Readers of Salinger’s Franny and Zooey will recall the somewhat
unexpected appearance there of an account of the traditional Greek and Russian
discipline of meditative repetition of the “Jesus Prayer” (“Lord Jesus Christ,
Son of God, have mercy upon me, a sinner”). Practically every Eastern Orthodox
writer on prayer will describe this, and many in the tradition also describe
some of the physical disciplines that may be used to support it – being aware
of your breathing, sitting in a certain way, focusing attention on your
chest: “bringing the mind into the heart”, as the books characterise it.
The interest in uniting words with posture and breath is, of course,
typical of non-Christian practices also; and over the years increasing exposure
to and engagement with the Buddhist world in particular has made me aware of
practices not unlike the “Jesus Prayer” and introduced me to disciplines that
further enforce the stillness and physical focus that the prayer entails.

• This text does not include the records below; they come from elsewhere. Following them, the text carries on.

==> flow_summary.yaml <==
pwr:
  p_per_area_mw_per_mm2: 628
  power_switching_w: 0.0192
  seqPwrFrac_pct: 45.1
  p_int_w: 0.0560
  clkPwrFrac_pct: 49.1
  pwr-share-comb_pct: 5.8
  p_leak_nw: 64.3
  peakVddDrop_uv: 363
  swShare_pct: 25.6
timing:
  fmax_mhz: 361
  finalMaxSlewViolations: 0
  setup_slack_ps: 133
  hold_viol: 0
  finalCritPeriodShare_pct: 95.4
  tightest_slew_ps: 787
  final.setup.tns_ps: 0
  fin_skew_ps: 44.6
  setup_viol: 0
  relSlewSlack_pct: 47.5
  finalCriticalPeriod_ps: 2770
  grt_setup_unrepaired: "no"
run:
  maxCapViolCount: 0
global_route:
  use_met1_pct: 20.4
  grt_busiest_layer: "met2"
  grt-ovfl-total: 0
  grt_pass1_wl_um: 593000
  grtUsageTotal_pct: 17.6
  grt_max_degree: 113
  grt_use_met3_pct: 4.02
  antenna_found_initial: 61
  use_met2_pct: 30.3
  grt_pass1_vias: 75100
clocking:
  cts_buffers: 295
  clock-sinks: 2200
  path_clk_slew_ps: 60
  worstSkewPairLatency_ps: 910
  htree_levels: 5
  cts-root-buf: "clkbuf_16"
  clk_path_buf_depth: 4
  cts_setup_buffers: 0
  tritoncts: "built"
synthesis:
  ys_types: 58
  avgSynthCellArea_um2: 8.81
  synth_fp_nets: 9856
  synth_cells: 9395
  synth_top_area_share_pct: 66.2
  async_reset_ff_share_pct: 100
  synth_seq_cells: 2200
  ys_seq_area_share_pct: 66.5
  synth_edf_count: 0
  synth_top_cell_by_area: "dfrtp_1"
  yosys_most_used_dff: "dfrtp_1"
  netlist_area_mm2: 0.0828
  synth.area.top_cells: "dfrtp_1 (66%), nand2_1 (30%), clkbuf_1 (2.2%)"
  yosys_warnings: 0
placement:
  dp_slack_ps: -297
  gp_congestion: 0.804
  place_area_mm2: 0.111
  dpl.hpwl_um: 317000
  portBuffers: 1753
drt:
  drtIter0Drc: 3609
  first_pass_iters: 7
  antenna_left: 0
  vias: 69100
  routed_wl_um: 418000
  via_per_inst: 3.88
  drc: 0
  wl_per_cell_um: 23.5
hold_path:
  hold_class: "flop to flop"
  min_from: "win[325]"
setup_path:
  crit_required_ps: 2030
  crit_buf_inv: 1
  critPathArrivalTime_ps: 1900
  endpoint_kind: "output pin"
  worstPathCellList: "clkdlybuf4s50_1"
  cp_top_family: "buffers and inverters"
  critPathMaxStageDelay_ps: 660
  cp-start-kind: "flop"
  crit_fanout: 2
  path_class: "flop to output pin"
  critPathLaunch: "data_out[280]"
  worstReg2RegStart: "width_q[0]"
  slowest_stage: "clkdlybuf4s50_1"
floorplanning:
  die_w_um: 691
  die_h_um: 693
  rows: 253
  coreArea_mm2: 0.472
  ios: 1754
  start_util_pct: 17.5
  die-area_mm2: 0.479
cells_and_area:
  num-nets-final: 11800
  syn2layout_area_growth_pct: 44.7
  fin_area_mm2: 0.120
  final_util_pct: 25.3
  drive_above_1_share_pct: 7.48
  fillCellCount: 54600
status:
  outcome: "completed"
$ cat config.mk
export PLATFORM = sky130hd
export DESIGN_NAME = cordic_iter
export DESIGN_NICKNAME = d
export VERILOG_FILES = /design/src/rtl/cordic_iter.sv
export SDC_FILE = /design/constraint.sdc
export NUM_CORES = 2
export LEC_CHECK = 0
export CELL_PAD_IN_SITES_DETAIL_PLACEMENT = 0
export CELL_PAD_IN_SITES_GLOBAL_PLACEMENT = 1
export CORE_MARGIN = 5
export CORE_UTILIZATION = 38
export DETAILED_ROUTE_END_ITERATION = 8
export PLACE_DENSITY = 0.71
export SYNTH_ARGS = -nofsm -noshare
export SYNTH_HDL_FRONTEND = slang
export SYNTH_SLANG_ARGS = --single-unit
export TNS_END_PERCENT = 1
$ cat constraint.sdc
create_clock -name i_clk -period 8.9 [get_ports i_clk]
set_input_delay 2.67 -clock i_clk [delete_from_list [all_inputs] [get_ports i_clk]]
set_output_delay 2.67 -clock i_clk [all_outputs]
set_load 0.1 [all_outputs]
$ cat src/rtl/cordic_iter.sv
// Iterative CORDIC engine: one micro-rotation per clock, one operation in flight.
// ROTATE mode produces cos/sin of an angle in [-pi,+pi]; VECTOR mode produces
// magnitude and atan2 of (x,y). A quadrant pre-rotation brings every operand
// into the convergence range of the micro-rotations, and a final SCALE cycle
// removes the CORDIC gain.
//
// Handshakes (valid/ready): a transfer happens on a rising edge where both
// valid and ready are high. Input side: o_ready is high only in IDLE, and
// i_valid outside IDLE is ignored. Output side: o_valid is held together with
// o_a/o_b/o_z, unchanged, until a rising edge where i_ready is high.
module cordic_iter #(
  parameter int FRAC  = 16,
  parameter int W     = 24,
  parameter int ITER  = 16,
  parameter int GUARD = 2,
  localparam int CW   = (ITER > 1) ? $clog2(ITER) : 1
) (
  input  logic          i_clk,
  input  logic          i_rst,
  input  logic          i_valid,
  output logic          o_ready,
  input  logic          i_mode,
  input  logic [W-1:0]  i_x,
  input  logic [W-1:0]  i_y,
  input  logic [W-1:0]  i_theta,
  output logic          o_valid,
  input  logic          i_ready,
  output logic [W-1:0]  o_a,
  output logic [W-1:0]  o_b,
  output logic [W-1:0]  o_z,
  output logic [1:0]    o_dbg_state,
  output logic [CW-1:0] o_dbg_count
);

  localparam int XW = W + GUARD;  // x/y width with headroom for the gain
  localparam int PW = XW + W;     // scale product width
  localparam int FX = 60;         // fraction bits of the elaboration-time math

  // atan(1/n) in Q.FX, by its alternating power series (|1/n| <= 1/2 here).
  function automatic longint atan_inv(input longint n);
    longint term;
    longint acc;
    term = (64'sd1 <<< FX) / n;
    acc  = term;
    for (int k = 1; k < 40; k++) begin
      term = term / (n * n);
      if ((k % 2) == 1) acc = acc - term / longint'(2 * k + 1);
      else              acc = acc + term / longint'(2 * k + 1);
    end
    return acc;
  endfunction

  // Round a Q.FX value to Q.FRAC.
  function automatic longint fx_round(input longint v);
    return (v + (64'sd1 <<< (FX - FRAC - 1))) >>> (FX - FRAC);
  endfunction

  // pi/4 by Machin's formula, so no table entry relies on a slow series.
  localparam longint PI4_FX = 64'sd4 * atan_inv(64'sd5) - atan_inv(64'sd239);

  function automatic logic [ITER*W-1:0] build_atan();
    logic [ITER*W-1:0] tab;
    longint            a;
    tab = '0;
    for (int i = 0; i < ITER; i++) begin
      if (i == 0) a = PI4_FX;
      else        a = atan_inv(64'sd1 <<< i);
      tab[i*W +: W] = W'(fx_round(a));
    end
    return tab;
  endfunction

  localparam logic [ITER*W-1:0] ATAN_TAB = build_atan();
  localparam logic signed [W-1:0]  PI_2  = W'(fx_round(64'sd2 * PI4_FX));
  localparam logic signed [W-1:0]  K_INV =
    W'((64'sd6072529350 * (64'sd1 <<< FRAC) + 64'sd5000000000) / 64'sd10000000000);
  localparam logic signed [XW-1:0] ONE_X = XW'(64'sd1 <<< FRAC);
  localparam logic signed [PW-1:0] SAT_MAX = {{(XW + 1){1'b0}}, {(W - 1){1'b1}}};
  localparam logic signed [PW-1:0] SAT_MIN = {{(XW + 1){1'b1}}, {(W - 1){1'b0}}};

  typedef enum logic [1:0] {
    IDLE  = 2'd0,
    RUN   = 2'd1,
    SCALE = 2'd2,
    DONE  = 2'd3
  } state_t;

  state_t                state_q, state_d;
  logic [CW-1:0]         count_q, count_d;
  logic signed [XW-1:0]  x_q, x_d, y_q, y_d;
  logic signed [W-1:0]   z_q, z_d;
  logic                  mode_q, mode_d;
  logic                  zero_q, zero_d;   // VECTOR operand was (0,0)
  logic [W-1:0]          a_q, a_d, b_q, b_d, zo_q, zo_d;

  // Operand views used by the pre-rotation.
  logic signed [XW-1:0]  in_x, in_y;
  logic signed [W-1:0]   in_th;
  // Per-iteration terms.
  logic signed [XW-1:0]  x_sh, y_sh;
  logic signed [W-1:0]   atan_i;
  logic                  d_neg;
  logic signed [PW-1:0]  prod_x, prod_y;

  // Product >>> FRAC, clamped to the signed W-bit output range.
  function automatic logic [W-1:0] sat_scale(input logic signed [PW-1:0] p);
    logic signed [PW-1:0] s;
    s = p >>> FRAC;
    if (s > SAT_MAX)      return SAT_MAX[W-1:0];
    else if (s < SAT_MIN) return SAT_MIN[W-1:0];
    else                  return s[W-1:0];
  endfunction

  // Next-state logic: pre-rotation on accept, micro-rotations, gain removal, hold.
  always_comb begin
    state_d = state_q;
    count_d = count_q;
    x_d     = x_q;
    y_d     = y_q;
    z_d     = z_q;
    mode_d  = mode_q;
    zero_d  = zero_q;
    a_d     = a_q;
    b_d     = b_q;
    zo_d    = zo_q;

    in_x   = XW'($signed(i_x));
    in_y   = XW'($signed(i_y));
    in_th  = $signed(i_theta);
    x_sh   = x_q >>> count_q;
    y_sh   = y_q >>> count_q;
    atan_i = $signed(ATAN_TAB[int'(count_q)*W +: W]);
    // VECTOR drives y toward zero; ROTATE drives z toward zero.
    d_neg  = mode_q ? (y_q >= 0) : (z_q < 0);
    prod_x = PW'(x_q) * PW'(K_INV);
    prod_y = PW'(y_q) * PW'(K_INV);

    case (state_q)
      IDLE: begin
        if (i_valid) begin
          mode_d  = i_mode;
          zero_d  = (i_x == '0) && (i_y == '0);
          count_d = '0;
          state_d = RUN;
          if (!i_mode) begin
            if (in_th > PI_2) begin
              x_d = '0;     y_d = ONE_X;  z_d = in_th - PI_2;
            end else if (in_th < -PI_2) begin
              x_d = '0;     y_d = -ONE_X; z_d = in_th + PI_2;
            end else begin
              x_d = ONE_X;  y_d = '0;     z_d = in_th;
            end
          end else begin
            if (in_x < 0 && in_y >= 0) begin
              x_d = in_y;   y_d = -in_x;  z_d = PI_2;
            end else if (in_x < 0) begin
              x_d = -in_y;  y_d = in_x;   z_d = -PI_2;
            end else begin
              x_d = in_x;   y_d = in_y;   z_d = '0;
            end
          end
        end
      end
      RUN: begin
        if (d_neg) begin
          x_d = x_q + y_sh;
          y_d = y_q - x_sh;
          z_d = z_q + atan_i;
        end else begin
          x_d = x_q - y_sh;
          y_d = y_q + x_sh;
          z_d = z_q - atan_i;
        end
        if (count_q == CW'(ITER - 1)) begin
          count_d = '0;
          state_d = SCALE;
        end else begin
          count_d = count_q + 1'b1;
        end
      end
      SCALE: begin
        a_d     = (mode_q && zero_q) ? '0 : sat_scale(prod_x);
        b_d     = mode_q ? '0 : sat_scale(prod_y);
        zo_d    = (mode_q && zero_q) ? '0 : z_q;
        state_d = DONE;
      end
      DONE: begin
        if (i_ready) state_d = IDLE;
      end
      default: state_d = IDLE;
    endcase
  end

  // State and datapath registers; reset aborts any operation in flight.
  always_ff @(posedge i_clk) begin
    if (i_rst) begin
      state_q <= IDLE;
      count_q <= '0;
      x_q     <= '0;
      y_q     <= '0;
      z_q     <= '0;
      mode_q  <= 1'b0;
      zero_q  <= 1'b0;
      a_q     <= '0;
      b_q     <= '0;
      zo_q    <= '0;
    end else begin
      state_q <= state_d;
      count_q <= count_d;
      x_q     <= x_d;
      y_q     <= y_d;
      z_q     <= z_d;
      mode_q  <= mode_d;
      zero_q  <= zero_d;
      a_q     <= a_d;
      b_q     <= b_d;
      zo_q    <= zo_d;
    end
  end

  assign o_ready     = (state_q == IDLE);
  assign o_valid     = (state_q == DONE);
  assign o_a         = a_q;
  assign o_b         = b_q;
  assign o_z         = zo_q;
  assign o_dbg_state = state_q;
  assign o_dbg_count = count_q;

endmodule

==> results.ini <==
[status]
status = completed

[detailed_routing]
firstDrtPassIters = 5
drt-initial-drc-count = 1590
via_per_inst = 5.282
ant_nets = 0
drc_errors = 0
wl_per_cell_microns = 19.41
vias = 26180
wl_microns = 96210

[critical_path]
worst_setup_path_end_kind = register
reg2regPathDepth = 24
crit_chain = inv_1 > ha_1 > xor2_1 > ha_1 > inv_1 > fa_1 > inv_1 > fa_1 > fa_1 > inv_1 > fa_1 > inv_1 > ha_1 > a21o_1 > a21o_1 > a21oi_1 > o21a_1 > a21oi_1 > o31ai_4 > a21oi_1 > a211o_1 > maj3_1 > o21a_1 > a221o_1
slowest_delay_ns = 0.83
crit_family = adder cells
crit_top_cell = inv_1
worst-path-max-fanout = 23
crit_arrival_ns = 7.99
cp.required_ns = 9.28
cp_slowest_cell = dfxtp_1
crit_buf_inv = 5
cp.depth = 24
worstSetupStartpointType = register
critPathKind = register to register

[clocking]
post_cts_buffers = 0
cts_max_level = 4
clock_latency_ns = 0.51
clockBufferDepth = 2
numCtsBuffers = 17
cts_tree = built
clkTransAtPathRegs_ns = 0.09
cts.repair.resized = 0
root_buffer = clkbuf_16
hold_buffers = 0
clock_sinks = 156

[floorplan]
die_h_microns = 303.4
fp.dieArea_sq_mm = 0.09208
core_sq_mm = 0.08528
pin_count = 157
initial_core_util_pct = 38.37
dieWidth_microns = 303.4
std_cell_rows = 107

[timing]
slew_headroom_pct = 31.13
worstMarginPinSlew_ns = 1.030
skew_ns = 0.02777
rsz0062_at_grt = false
tns_ns = 0
report.final.slew_viol_count = 0
max_freq_ghz = 0.1314
timing.final.crit_share_pct = 85.49
timing.final.crit_period_ns = 7.609
finalHoldViolCount = 0
setup_viol_count_final = 0
fin_ws_ns = 1.291
hold_ws_ns = 0.4671

[global_route]
grt_max_degree = 76
grt_pass1_vias = 26650
grt_usage_pct = 20.89
grt_first_pass_wirelength_microns = 151600
grt_overflow = 0
antenna_found_initial = 2

[synthesis]
yosys_register_bits = 156
synthTopCellsByCount = inv_1, ha_1, fa_1, a21oi_1, nor2_1
synthTopCellsByArea = fa_1, ha_1, dfxtp_1
synth_fp_nets = 4671
yosys_warnings = 0
synthArstFlopShare_pct = 0
yosysMostFrequentCell = inv_1
synth_flop_cell = dfxtp_1
syn_inst = 3721
seq_area_frac_synth_pct = 9.544
yosys.area.top_type = fa_1
synth_cell_types = 86
synth_top_area_share_pct = 21.96
synth_area_sq_mm = 0.03272
synth_edf_count = 0
postSynthAreaPerCell_sq_um = 8.794

[layout]
nets = 4748
drive_gt1_share_pct = 4.854
num-fill-cells = 8570
final_cells = 4956
area_delta_synth_final_pct = 10.32

[min_path]
whs_path_depth = 2
hp-class = register to register

[placement]
portBuffers = 156
dp_cells = 4923
finalWeightedCongestion = 0.8986
pre_cts_ws_ns = 1.258
dp_hpwl_microns = 78430

[job]
max-cap-violations = 0

[state kept, by name, indices dropped and copies added, names as in the netlist]
register     count
o_z             24
zero_q           1
y_q             26
x_q             26
mode_q           1
o_dbg_count      4
z_q             24
o_b             24
o_dbg_state      2
o_a             24
[layout make-up]
cell class              count  area [sq um]  share of cell area [%]
multi-input cells        2775         26610                   73.72
flip-flops and latches    156          3133                   8.679
inverters                 655          2459                   6.811
repair buffers            193          1827                   5.060
well taps                1144          1431                   3.965
clock buffers              17         425.4                   1.178
clock inverters            15         209.0                  0.5788
diodes                      1         2.502                0.006932
[final timing paths]
| path | startpoint | end | slack [ns] |
|---|---|---|---|
| hold reg to reg | o_b[23]$_SDFFE_PP0P_ | o_b[23]$_SDFFE_PP0P_ | 0.47 |
| setup reg to reg | y_q[13]$_SDFFE_PP0P_ | o_b[3]$_SDFFE_PP0P_ | 1.29 |
| setup / recovery | y_q[13]$_SDFFE_PP0P_ | o_b[3]$_SDFFE_PP0P_ | 1.29 |
| hold / removal | o_b[23]$_SDFFE_PP0P_ | o_b[23]$_SDFFE_PP0P_ | 0.47 |
[per-stage QoR]
stage / utilization, % / cell area (sq um)
after global placement: 41.58 / 35460
after floorplan: - / 32720
after global routing: 42.33 / 36100
after detailed placement: 41.58 / 35460
final: 42.33 / 36100
after CTS: 42.33 / 36100
[tightest hold or removal path: cells and delay by family (launching register included)]
kind / cells / cell delay [ns]
flops: 1 / 0.34
compound gates: 1 / 0.06
simple gates: 1 / 0.05
[logic make-up after synthesis]
logic type,Yosys count,share of synthesized area [%]
fa+ha+maj,874,41.65
compound gates,799,15.91
simple gates,706,10.28
mux,108,5.652
buf+inv,790,9.250
flops,156,9.544
xor+xnor,288,7.709
[routing by layer]
metal / track usage, % / vias to the layer above / share of wire, %
li1: - / 12800 / -
met1: 27.68 / 12730 / 44
met2: 35.48 / 533 / 48
met3: 2.875 / 112 / 4.1
met4: 6.556 / 4 / 3.1
met5: 0 / - / 0.025
[cells in the final DEF (no fill, tap or decap), types with 16 or more instances in the layout]
master / count
buf_4: 38
clkbuf_16: 17
mux2i_1: 29
nor4_1: 17
nand2_1: 135
nor3_1: 74
inv_1: 653
a31oi_1: 29
o21ai_0: 104
mux2_2: 16
nand4_1: 23
xor2_1: 112
o21bai_1: 18
o21ai_1: 16
ha_1: 513
clkdlybuf4s50_1: 153
dfxtp_1: 152
a221o_1: 48
mux4_2: 58
a21o_1: 58
nor2_1: 259
a211oi_1: 42
a21oi_1: 296
nor2b_1: 60
a221oi_1: 55
and2_1: 17
o21a_1: 30
xnor2_1: 176
nand3_1: 38
fa_1: 359
Power is not shown: default switching activity piles up to over one toggle a cycle in this logic, so the estimate is an artifact.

Walking meditation, pacing very slowly and co-ordinating each step with an
out-breath, is something I have found increasingly important as a preparation
for a longer time of silence.
So: the regular ritual to begin the day when I’m in
the house is a matter of an early rise and a brief walking meditation or
sometimes a few slow prostrations, before squatting for 30 or 40 minutes (a low
stool to support the thighs and reduce the weight on the lower legs) with the “Jesus
Prayer”: repeating (usually silently) the words as I breathe out, leaving a
moment between repetitions to notice the beating of the heart, which will slow
down steadily over the period.
The prayer isn’t any kind of magical invocation or auto-suggestion – simply
a vehicle to detach you slowly from distracted, wandering images and thoughts.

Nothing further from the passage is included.